Today's software systems often have poor reliability. In addition to losses of billions, software defects are responsible for a number of serious injuries and deaths in transportation accidents, medical treatments, and defense operations. The situation is getting worse with concurrency and distributed computing becoming integral parts of many real-world software systems. The non-determinism in concurrent and distributed systems and the unreliability of the hardware environment in which they operate can result in defects that are hard to find and understand.
In this thesis, we have developed tools and techniques to augment testing to enable it to quickly find and reproduce important bugs in concurrent and distributed systems. Our techniques are based on the following two key ideas: (i) use program analysis to increase coverage by predicting bugs that could have occurred in "nearby" program executions, and (ii) provide programming abstractions to enable testers to easily express their insights to guide testing towards those executions that are more likely to exhibit bugs or help achieve testing objectives without having any knowledge about the underlying testing process. The tools that we have built have found many serious bugs in large real-world software systems (e.g. Jigsaw web server, JDK, JGroups, and Hadoop File System).

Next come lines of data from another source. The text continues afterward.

==> config.mk <==
export PLATFORM = sky130hd
export DESIGN_NAME = rx_poll_seq
export DESIGN_NICKNAME = d
export VERILOG_FILES = /design/src/rtl/poll_pkg.sv /design/src/rtl/poll_interval_calc.sv /design/src/rtl/poll_startup_lut.sv /design/src/rtl/rx_poll_seq.sv
export SDC_FILE = /design/constraint.sdc
export NUM_CORES = 1
export LEC_CHECK = 0
export BUFFER_PORTS_ARGS = -buffer_cell sky130_fd_sc_hd__buf_2
export CAP_MARGIN = 20
export CELL_PAD_IN_SITES_DETAIL_PLACEMENT = 1
export CELL_PAD_IN_SITES_GLOBAL_PLACEMENT = 2
export CORE_MARGIN = 2
export CORE_UTILIZATION = 36
export CTS_CLUSTER_DIAMETER = 200
export CTS_CLUSTER_SIZE = 10
export DETAILED_ROUTE_END_ITERATION = 12
export PLACE_DENSITY_LB_ADDON = 0.1
export SLEW_MARGIN = 20
export SYNTH_ARGS = -nofsm -noshare
export SYNTH_HDL_FRONTEND = slang
export SYNTH_SLANG_ARGS = --single-unit
==> constraint.sdc <==
create_clock -name clk -period 5.5 [get_ports clk]
set_input_delay 1.1 -clock clk [delete_from_list [all_inputs] [get_ports clk]]
set_output_delay 1.1 -clock clk [all_outputs]
set_load 0.03 [all_outputs]
==> src/rtl/poll_pkg.sv <==
package poll_pkg;

    typedef enum logic [1:0] {
        PH_SLEEP   = 2'd0,
        PH_STARTUP = 2'd1,
        PH_CHECK   = 2'd2,
        PH_RECEIVE = 2'd3
    } poll_phase_e;

endpackage

==> src/rtl/poll_interval_calc.sv <==
// Computes the terminal count of the sleep timer from the sleep word and
// the extension factor; a zero product still yields a one-cycle interval.
module poll_interval_calc #(
    parameter int WORD_W = 5,
    parameter int EXT_W  = 3,
    parameter int UNIT   = 1024,
    parameter int CNT_W  = 18
) (
    input  logic [WORD_W-1:0] sleep_word,
    input  logic [EXT_W-1:0]  ext_factor,
    output logic [CNT_W-1:0]  last_count
);
    logic [CNT_W-1:0] product;

    always_comb begin
        product = CNT_W'(sleep_word) * CNT_W'(ext_factor) * CNT_W'(UNIT);
        if (product == '0) begin
            last_count = '0;
        end else begin
            last_count = product - CNT_W'(1);
        end
    end
endmodule

==> src/rtl/poll_startup_lut.sv <==
// Start-up settle lengths, one per baud range, held as terminal counts.
module poll_startup_lut #(
    parameter int CNT_W      = 18,
    parameter int SU_LEN [4] = '{96, 64, 48, 40}
) (
    input  logic [1:0]       sel,
    output logic [CNT_W-1:0] last_count
);
    logic [CNT_W-1:0] table_q [4];

    for (genvar g = 0; g < 4; g++) begin : g_entry
        assign table_q[g] = (SU_LEN[g] > 0) ? CNT_W'(SU_LEN[g] - 1) : '0;
    end

    assign last_count = table_q[sel];
endmodule

==> src/rtl/rx_poll_seq.sv <==
module rx_poll_seq #(
    parameter int WORD_W     = 5,
    parameter int EXT_W      = 3,
    parameter int UNIT       = 1024,
    parameter int SU_LEN [4] = '{96, 64, 48, 40}
) (
    input  logic              clk,
    input  logic              rst,
    input  logic [WORD_W-1:0] sleep_word,
    input  logic [EXT_W-1:0]  ext_factor,
    input  logic [1:0]        baud_sel,
    input  logic              chk_done,
    input  logic              chk_pass,
    input  logic              off_cmd,
    output logic [1:0]        phase,
    output logic              active,
    output logic              path_en,
    output logic              chk_start
);
    import poll_pkg::*;

    localparam int CNT_W = WORD_W + EXT_W + $clog2(UNIT) + 1;

    typedef struct packed {
        poll_phase_e      phase;
        logic [CNT_W-1:0] cnt;
        logic             chk_start;
        logic             active;
        logic             path_en;
    } seq_state_t;

    seq_state_t st_d, st_q;
    logic [CNT_W-1:0] sleep_last;
    logic [CNT_W-1:0] su_last;

    poll_interval_calc #(
        .WORD_W (WORD_W),
        .EXT_W  (EXT_W),
        .UNIT   (UNIT),
        .CNT_W  (CNT_W)
    ) i_interval (
        .sleep_word (sleep_word),
        .ext_factor (ext_factor),
        .last_count (sleep_last)
    );

    poll_startup_lut #(
        .CNT_W  (CNT_W),
        .SU_LEN (SU_LEN)
    ) i_su_lut (
        .sel        (baud_sel),
        .last_count (su_last)
    );

    always_comb begin
        st_d           = st_q;
        st_d.chk_start = 1'b0;
        case (st_q.phase)
            PH_SLEEP: begin
                if (st_q.cnt >= sleep_last) begin
                    st_d.phase = PH_STARTUP;
                    st_d.cnt   = '0;
                end else begin
                    st_d.cnt = st_q.cnt + CNT_W'(1);
                end
            end
            PH_STARTUP: begin
                if (off_cmd) begin
                    st_d.phase = PH_SLEEP;
                    st_d.cnt   = '0;
                end else if (st_q.cnt >= su_last) begin
                    st_d.phase     = PH_CHECK;
                    st_d.cnt       = '0;
                    st_d.chk_start = 1'b1;
                end else begin
                    st_d.cnt = st_q.cnt + CNT_W'(1);
                end
            end
            PH_CHECK: begin
                st_d.cnt = '0;
                if (off_cmd) begin
                    st_d.phase = PH_SLEEP;
                end else if (chk_done) begin
                    st_d.phase = chk_pass ? PH_RECEIVE : PH_SLEEP;
                end
            end
            default: begin
                st_d.cnt = '0;
                if (off_cmd) begin
                    st_d.phase = PH_SLEEP;
                end
            end
        endcase
        st_d.active  = (st_d.phase != PH_SLEEP);
        st_d.path_en = (st_d.phase != PH_SLEEP);
    end

    always_ff @(posedge clk) begin
        if (rst) begin
            st_q <= '{phase: PH_SLEEP, cnt: '0, chk_start: 1'b0,
                      active: 1'b0, path_en: 1'b0};
        end else begin
            st_q <= st_d;
        end
    end

    assign phase     = st_q.phase;
    assign active    = st_q.active;
    assign path_en   = st_q.path_en;
    assign chk_start = st_q.chk_start;

    // Sleep may only be left towards start-up.
    p_sleep_exit_r3: assert property (@(posedge clk) disable iff (rst)
        (st_q.phase == PH_SLEEP) |=>
            (st_q.phase == PH_SLEEP || st_q.phase == PH_STARTUP));

    p_sleep_bound_r3: assert property (@(posedge clk) disable iff (rst)
        (st_q.phase == PH_SLEEP) |-> (st_q.cnt <= sleep_last));

    p_sleep_quiet_r2: assert property (@(posedge clk) disable iff (rst)
        (phase == 2'd0) |-> (!active && !path_en));

    p_wake_startup_r5: assert property (@(posedge clk) disable iff (rst)
        $rose(active) |-> (st_q.phase == PH_STARTUP));

    p_start_pulse_r6: assert property (@(posedge clk) disable iff (rst)
        chk_start |-> (st_q.phase == PH_CHECK && $past(st_q.phase) == PH_STARTUP));

    p_check_pass_r7: assert property (@(posedge clk) disable iff (rst)
        (st_q.phase == PH_CHECK && chk_done && chk_pass && !off_cmd) |=>
            (st_q.phase == PH_RECEIVE));

    p_check_fail_r8: assert property (@(posedge clk) disable iff (rst)
        (st_q.phase == PH_CHECK && chk_done && !chk_pass && !off_cmd) |=>
            (st_q.phase == PH_SLEEP));

    p_rx_hold_r9: assert property (@(posedge clk) disable iff (rst)
        (st_q.phase == PH_RECEIVE && !off_cmd) |=>
            (st_q.phase == PH_RECEIVE && path_en));

    p_off_r10: assert property (@(posedge clk) disable iff (rst)
        (st_q.phase != PH_SLEEP && off_cmd) |=> (st_q.phase == PH_SLEEP));
endmodule

* Word level (Yosys, flattened, before mapping)
Index checks and enable logic that the tools add are counted.
** Storage, ports and cells
- Bits of input ports :: 15
- Logic and storage cells :: 33
- Output and inout bits :: 5
- Register bits :: 23
** Operators by class
- $lt $le $gt $ge :: 3
- Bitwise logic cells :: 2
- Mux-type cells :: 15
- $mul :: 1
- Equality and inequality tests :: 2
- Reduce and logical (&&, ||, !) cells :: 4
- Add/sub/neg operators :: 2
** Operators by type and width (count)
- $mux 19 :: 5
- $pmux 21 s3 :: 1
- $bmux 19 s2 :: 1
- $ge 19x19->1 :: 2
- $mux 21 :: 1
- $add 19x1->19 const B :: 1
- $logic_not 19->1 :: 1
- $sub 18x1->19 const B :: 1
- $mux 2 :: 6
- $mul 5x3->8 :: 1
- $ge 3x3->1 const B :: 1
- $not 2->3 :: 1
- $reduce_or 3->1 :: 1
- $eq 2x1->1 const B :: 1
- $eq 2x2->1 const B :: 1
- $logic_not 2->1 :: 1
- $reduce_bool 2->1 :: 1
- $mux 1 :: 1
- $not 1->1 :: 1

* Logic depth before layout (Yosys ltp)
Gate-level depths: netlist of the first run.
- Depth in word-level cells :: 9
- Mapped depth :: 20
- Mapped depth without buffers :: 19

* Cells and area by module
From an unflattened synthesis of the first run, not the netlist that was laid out.
** Unflattened totals
- Cells, all modules :: 348
- Area total of the unflattened synthesis :: 2732.6 um^2
** Modules (own cells, without submodules)
- rx_poll_seq :: area an instance 1986.9 um^2, seq. area each 460.4 um^2, times used 1, cells an instance 246
- poll_interval_calc :: area an instance 608.1 um^2, seq. area each 0.0 um^2, times used 1, cells an instance 81
- poll_startup_lut :: area an instance 137.6 um^2, seq. area each 0.0 um^2, times used 1, cells an instance 21

* Least setup slack after synthesis of the first run
OpenSTA, ideal clock, no wires.
- Kind :: in2reg
- Start :: input sleep_word[0]
- End :: register st_q[12] in the netlist's numbering
- Arrival time :: 4.835 ns
- Path slack :: 0.550 ns
- Buffers on the path :: 1
- Cell stages on the path :: 19
- Library setup time :: 0.115 ns
- Cells stage by stage :: nand2_1 fa_1 inv_1 ha_1 inv_1 fa_1 nor2b_1 nand2_1 or3_1 xnor2_1 nand2_1 ha_1 nand4_1 or3_1 nor4_2 mux2i_2 a31oi_4 buf_6 nor2_1
** Between the ends
- Cells in the longest elaborated chain, start to end :: 6
** Ends and longest elaborated chain
- start, declared :: RTL line rx_poll_seq.sv:9 : input logic [WORD_W-1:0] sleep_word,
- $mul 5x3->8 (*) :: RTL line poll_interval_calc.sv:16 : product = CNT_W'(sleep_word) * CNT_W'(ext_factor) * CNT_W'(UNIT);
- $sub 18x1->19 / $logic_not 19->1 (equally long branches) :: RTL line poll_interval_calc.sv:20, poll_interval_calc.sv:17
- $mux 19 (*) :: RTL line poll_interval_calc.sv:17 : if (product == '0) begin
- $ge 19x19->1 (*) :: RTL line rx_poll_seq.sv:60 : if (st_q.cnt >= sleep_last) begin
- $mux 19 (*) :: RTL line rx_poll_seq.sv:60
- $pmux 21 s3 (*) :: RTL line rx_poll_seq.sv:58 : case (st_q.phase)
- end signal, assigned :: RTL line rx_poll_seq.sv:100 : st_q <= '{phase: PH_SLEEP, cnt: '0, chk_start: 1'b0,
- end signal, assigned :: RTL line rx_poll_seq.sv:103 : st_q <= st_d;
- end, declared :: RTL line rx_poll_seq.sv:32 : seq_state_t st_d, st_q;
Mark *: on every way between the ends. The rest lies on a longest branch, timed or not.
A chain may end at the register's enable or synchronous reset.

* Final worst setup path of the first run
- Start :: input sleep_word[0]
- End :: register st_q[20] in the netlist's numbering
Same word-level chain as after synthesis.

==> results of run 1 <==
synthesized netlist by cell type, types with 2 or more instances:
cell type / instances
nor2_1: 31
nand2_1: 27
ha_1: 24
dfxtp_1: 23
xnor2_1: 15
inv_1: 14
xor2_1: 10
a21oi_1: 9
and2_1: 8
nand3_1: 8
nor3_1: 7
nand4_1: 5
and4_1: 4
fa_1: 4
nor2b_1: 4
nor4_1: 4
a21o_1: 3
buf_4: 3
o211ai_1: 3
a211oi_1: 2
a41oi_1: 2
and3_1: 2
o21a_1: 2
or3_1: 2
kinds of logic after synthesis:
family	count (synthesis)	share of synthesized area, %
muxes	2	1.22
AOI/OAI and AO/OA	29	11.8
and+or+nand+nor	109	28.0
xor gates and xnor gates	25	11.2
DFF	23	23.6
adders and majority gates	28	19.5
buffers and inverters	19	4.68
through the flow:
| step | util [%] | hold WS [ns] | instances |
|---|---|---|---|
| finish | 41.8 | 0.510 | 324 |
| global route | 41.8 | 0.527 | 324 |
| CTS | 41.8 | 0.517 | 324 |
| detailed placement | 40.9 | 0.501 | 320 |
| global placement | 40.9 | 0.479 | 320 |
| floorplan | - | 0.441 | 235 |
power groups by stage:
stage	combinational [mW]	clock (mW)	sequential (mW)
floorplan	0.0962	0	0.174
global placement	0.126	0	0.176
detailed placement	0.128	0	0.176
CTS	0.128	0.108	0.172
global route	0.145	0.115	0.172
finish	0.126	0.105	0.172
state kept, by name, indices dropped and copies added (netlist names):
| name | count |
|---|---|
| st_q | 19 |
| phase | 2 |
| chk_start | 1 |
| path_en | 1 |
cell type report:
class | count | share of cell area, %
Clock buffer | 4 | 2.09
Inverter | 14 | 2.43
Multi-Input combinational cell | 193 | 64.8
Sequential cell | 23 | 21.3
Tap cell | 70 | 4.06
Timing Repair Buffer | 20 | 5.33
routing by layer:
metal / vias to the layer above / share of wire [%] / wire, µm
li1: 859 / - / -
met5: - / 0 / 0
met1: 767 / 54 / 2370
met3: 4 / 2.4 / 107
met4: 0 / 0.52 / 23
met2: 15 / 43 / 1900
how the worst max path moves through the flow:
stage                     slack, ns                   to
after floorplan                0.55  st_q[12]$_SDFF_PP0_
after global placement         0.17  st_q[16]$_SDFF_PP0_
after detailed placement       0.16  st_q[20]$_SDFF_PP0_
after CTS                      0.43  st_q[20]$_SDFF_PP0_
after global routing           0.15  st_q[10]$_SDFF_PP0_
final                          0.45  st_q[20]$_SDFF_PP0_
cell usage in the layout (no fill, tap or decap), types with 2 or more instances in the layout:
master    count
a211oi_1      2
a21o_1        3
a21oi_1       9
a41oi_1       2
and2_1        8
and3_1        2
and4_1        4
buf_2        19
clkbuf_8      3
dfxtp_1      23
fa_1          4
ha_1         24
inv_1        14
nand2_1      27
nand3_1       8
nand4_1       5
nor2_1       31
nor2b_1       4
nor3_1        7
nor4_1        4
o211ai_1      3
o21a_1        2
or3_1         2
xnor2_1      15
xor2_1       10
worst max-delay path, cell delays in order:
cell and delay, ns:
buf_2 0.12, nand2_1 0.08, fa_1 0.47, inv_1 0.07
ha_1 0.19, inv_1 0.07, fa_1 0.54, nor2b_1 0.22
nand2_1 0.12, or3_1 0.35, xnor2_1 0.15, nand2_1 0.07
ha_1 0.32, nand4_1 0.11, or3_1 0.36, nor4_2 0.30
mux2i_2 0.14, a31oi_4 0.20, buf_12 0.17, nor2_1 0.06
==> flow_summary.ini, run 1 <==
[run_status]
outcome = completed

[global_routing]
use_met2_pct = 25.0
grt_pass1_vias = 1640
grt_pass1_wl_um = 7820
grtUsageMet3_pct = 2.91
grt_max_degree = 20
grt_overflow = 0
use_met1_pct = 23.2
antenna_found_initial = 0
grt.busiest_layer = met2
grt_usage_pct = 15.9

[routing]
ant_nets = 0
detail_route.iter0.violations = 41
wirelength_um = 4400
drt_pass1_iterations = 4
routedWlPerCell_um = 13.6
drc_errors = 0
vias = 1645
via_per_inst = 5.08

[critical_path]
critPathMaxFanout = 19
arrival_ns = 5.21
worst_setup_path_end_kind = register
rr_worst_depth = 8
r2r_end = st_q[20]$_SDFF_PP0_
critPathKind = input port to register
reg2reg_slack_ns = 3.24
crit_required_ns = 5.66
startpoint = sleep_word[0]
reg2reg_from = st_q[17]$_SDFF_PP0_
worstSetupStartpointType = input port

[floorplan]
dieWidth_um = 77.6
pin_count = 20
row_count = 26
die_h_um = 77.6
start_util_pct = 37.7
dieArea_um2 = 6020
design.core.area_um2 = 5170

[yosys]
yosys_register_bits = 23
synth-main-ff-cell = dfxtp_1
syn_nets = 278
yosysTopAreaCell = dfxtp_1
yosysTopAreaCellShare_pct = 23.6
syn_area_per_cell_um2 = 8.30
seq_area_frac_synth_pct = 23.6
ys_top_cells_by_area = dfxtp_1 (24%), ha_1 (15%), xnor2_1 (6.7%)
synthArstFlopShare_pct = 0
syn_inst = 235
yosys_warnings = 0
syn_area_um2 = 1950
ys_types = 43
synth_edf_count = 0

[clock_network]
root_buffer = clkbuf_8
cts_tree = yes
hold_buffers = 0
cts-resized-gates = 0
cts_sinks = 23
insertion_delay_ns = 0.26
numCtsBuffers = 3
clkTransAtPathRegs_ns = 0.08
cts_setup_buffers = 0
cts_buffer_depth = 2
htree_levels = 1

[worst_hold_path]
hold_start = st_q[3]$_SDFF_PP0_
min_path_type = register to register
worstHoldEndpoint = st_q[3]$_SDFF_PP0_
hold_path_depth = 1

[power_and_ir_drop]
clkPwrFrac_pct = 26.1
cellLeakagePower_nw = 0.927
ir_worst_vdd_mv = 0.0745
power_frac_seq_pct = 42.7
p_total_mw = 0.402
power_density_nw_per_um2 = 186
p_switching_mw = 0.126
p_int_mw = 0.276
p_sw_share_pct = 31.3
pwr-share-comb_pct = 31.3

[sta]
worst_slew_pin_slew_ns = 0.462
period_needed_ns = 5.05
slew_headroom_pct = 68.9
hold_viol = 0
setup_violations = 0
timing.final.crit_share_pct = 91.8
rsz0062_at_grt = false
fin_ws_ns = 0.452
fmax_mhz = 198
setup_tns_ns = 0
slew_violations = 0
fin_skew_ns = 0.00402

[cells_and_area]
nets = 298
multi_input_area_um2 = 1400
fin_area_um2 = 2160
diodes = 0
n_fill_cell = 650
register_area_um2 = 460
drive_above_1_share_pct = 12.2
area_growth_pct = 10.7

[placement]
placed_area_um2 = 2110
gp_congestion = 0.769
hpwl_um = 3700
port_buffers = 19
pre_cts_ws_ns = 0.157

[flow_run]
max-cap-violations = 0
Power figures use the tool's default switching activity.
==> run 2: changes to the inputs <==
Settings changed: CORE_UTILIZATION 36 to 32.
Clock period 5.5 ns to 4.2 ns, I/O delays scaled along.
==> flow_summary.ini, run 2 (synthesis results as in run 1) <==
[cells_and_area]
nets = 329
drive_above_1_share_pct = 29.5
final_cell_mix = nor2_1 (31), buf_4 (29), dfxtp_1 (23)
n_fill_cell = 710
fin_area_um2 = 2610
area_growth_pct = 33.5
regMostFlops = st_q
diodes = 0
layout_commonest_cell = nor2_1
fin_util_pct = 44.0
largest_reg_flops = 19

[sta]
fin_ws_ns = -0.285
rsz0062_at_grt = true
slew_violations = 0
hold_viol = 0
fin_skew_ns = 0.0110
fmax_mhz = 223
timing.final.crit_share_pct = 107
setup_violations = 21
hold_ws_ns = 0.502
worst_slew_pin_slew_ns = 0.431
slew_headroom_pct = 71.1
period_needed_ns = 4.49
setup_tns_ns = -5.31

[floorplan]
row_count = 28
die_h_um = 82.1
design.core.area_um2 = 5920
pin_count = 20
dieArea_um2 = 6740
dieWidth_um = 82.1
start_util_pct = 32.9

[critical_path]
worst_setup_path_end_kind = register
r2r_end = st_q[19]$_SDFF_PP0_
arrival_ns = 4.64
worstSetupStartpointType = input port
reg2reg_from = st_q[9]$_SDFF_PP0_
crit_required_ns = 4.35
critPathMaxFanout = 10
rr_worst_depth = 9
critPathKind = input port to register
startpoint = ext_factor[2]
crit_end = st_q[19]$_SDFF_PP0_
reg2reg_slack_ns = 1.93

[clock_network]
clkTransAtPathRegs_ns = 0.09
cts_buffer_depth = 2
cts_sinks = 23
cts_tree = yes
insertion_delay_ns = 0.26
numCtsBuffers = 3
root_buffer = clkbuf_8
hold_buffers = 0
htree_levels = 1

[placement]
port_buffers = 19
placed_area_um2 = 2370
hpwl_um = 4040
gp_congestion = 0.721

[flow_run]
max-cap-violations = 0

[global_routing]
grt_overflow = 0
grt_pass1_vias = 1869
antenna_found_initial = 0
grt_usage_pct = 16.3
grt_pass1_wl_um = 8540
grt_max_degree = 13

[routing]
routedWlPerCell_um = 13.9
detail_route.iter0.violations = 52
wl_met1_um = 2280
highest_layer = met4
vias = 1788
dr_wl_met3_um = 60
wl_met2_um = 2630
wirelength_um = 5000
ant_nets = 0
drt_pass1_iterations = 4
drc_errors = 0
via_per_inst = 4.97

[power_and_ir_drop]
power_frac_seq_pct = 36.3
clkPwrFrac_pct = 22.1
cellLeakagePower_nw = 1.14
power_density_nw_per_um2 = 238
p_sw_share_pct = 31.1
p_switching_mw = 0.193
p_int_mw = 0.427
pwr-share-comb_pct = 41.6
ir_worst_vdd_mv = 0.134

[run_status]
outcome = complete, but fails checks
violations = negative setup slack

[worst_hold_path]
min_path_type = register to register
[run 2: what timing repair did]
action,in CTS,in global routing
cloned,1,0
gates resized for setup,23,3
buffers inserted,5,0
pin swaps,5,1
setup endpoints to repair,21,21
[run 2: how the worst min path moves through the flow]
stage | startpoint | to | slack [ns] | cells past startpoint
6_report | st_q[3]$_SDFF_PP0_ | st_q[3]$_SDFF_PP0_ | 0.50 | 1
5_1_grt | st_q[3]$_SDFF_PP0_ | st_q[3]$_SDFF_PP0_ | 0.53 | 1
4_1_cts | st_q[3]$_SDFF_PP0_ | st_q[3]$_SDFF_PP0_ | 0.51 | 1
3_5_place_dp | st_q[3]$_SDFF_PP0_ | st_q[3]$_SDFF_PP0_ | 0.49 | 1
3_3_place_gp | st_q[3]$_SDFF_PP0_ | st_q[3]$_SDFF_PP0_ | 0.48 | 1
2_1_floorplan | st_q[3]$_SDFF_PP0_ | st_q[3]$_SDFF_PP0_ | 0.44 | 1
[run 2: layout make-up]
| type | count | area (µm²) | area share [%] |
|---|---|---|---|
| flip-flops and latches | 23 | 460 | 17.7 |
| multi-input cells | 193 | 1530 | 58.6 |
| well taps | 75 | 93.8 | 3.60 |
| inverters | 14 | 52.6 | 2.02 |
| repair buffers | 51 | 425 | 16.3 |
| clock buffers | 4 | 45.0 | 1.73 |
[run 2: power groups by stage]
| stage | clock (mW) | combinational, mW | sequential, mW |
|---|---|---|---|
| after detailed placement | 0 | 0.224 | 0.230 |
| final | 0.137 | 0.258 | 0.225 |
| after global placement | 0 | 0.220 | 0.230 |
| after CTS | 0.144 | 0.256 | 0.225 |
| after floorplan | 0 | 0.136 | 0.228 |
| after global routing | 0.149 | 0.291 | 0.226 |
[run 2: metal layers]
| metal | GRT usage (%) | vias up |
|---|---|---|
| met5 | 0 | - |
| met4 | 2.17 | 0 |
| met3 | 1.87 | 2 |
| met2 | 31.8 | 12 |
| met1 | 19.4 | 862 |
| li1 | - | 912 |
[run 2: critical path, stage by stage]
cell and delay (ns):
buf_8 0.09, nand2_8 0.04, fa_1 0.45, inv_1 0.07, ha_2 0.18, inv_2 0.04, fa_2 0.53, nor2b_4 0.15
nand2_2 0.07, or3_4 0.35, xnor2_2 0.14, nand2_2 0.08, ha_4 0.28, nand4_1 0.12, or3_4 0.37, a41oi_2 0.19
mux2i_2 0.13, a31oi_4 0.20, buf_6 0.13, buf_12 0.11, nor2_1 0.05
[run 2: per-stage QoR]
step                      cells  power (mW)  worst slack, ns
after detailed placement    350       0.454           -0.626
after global placement      350       0.450           -0.598
after CTS                   360       0.625           -0.255
after global routing        360       0.666           -0.493
after floorplan             235       0.364           -0.277
final                       360       0.620           -0.285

In the first part of the thesis, we describe how we can predict and confirm bugs in the executions of concurrent systems that did not show up during testing but that could have shown up had the program under consideration executed under different thread schedules.This improves the coverage of testing, and helps find corner-case bugs that are unlikely to be discovered during traditional testing. We have built predictive testing tools to find different classes of serious bugs like deadlocks, hangs, and typestate errors in concurrent systems.
In the second part of the thesis, we investigate how we can improve the efficiency of testing of distributed cloud systems by letting testers guide testing towards the executions that are interesting to them. For example, a tester might want to test those executions that are more likely to be erroneous or that are more likely to help her achieve her testing objectives. We have built tools and frameworks that enable testers to easily express their knowledge and intuition to guide testing without having any knowledge about the underlying testing process. We have investigated programmable testing tools in the context of testing of large-scale distributed systems.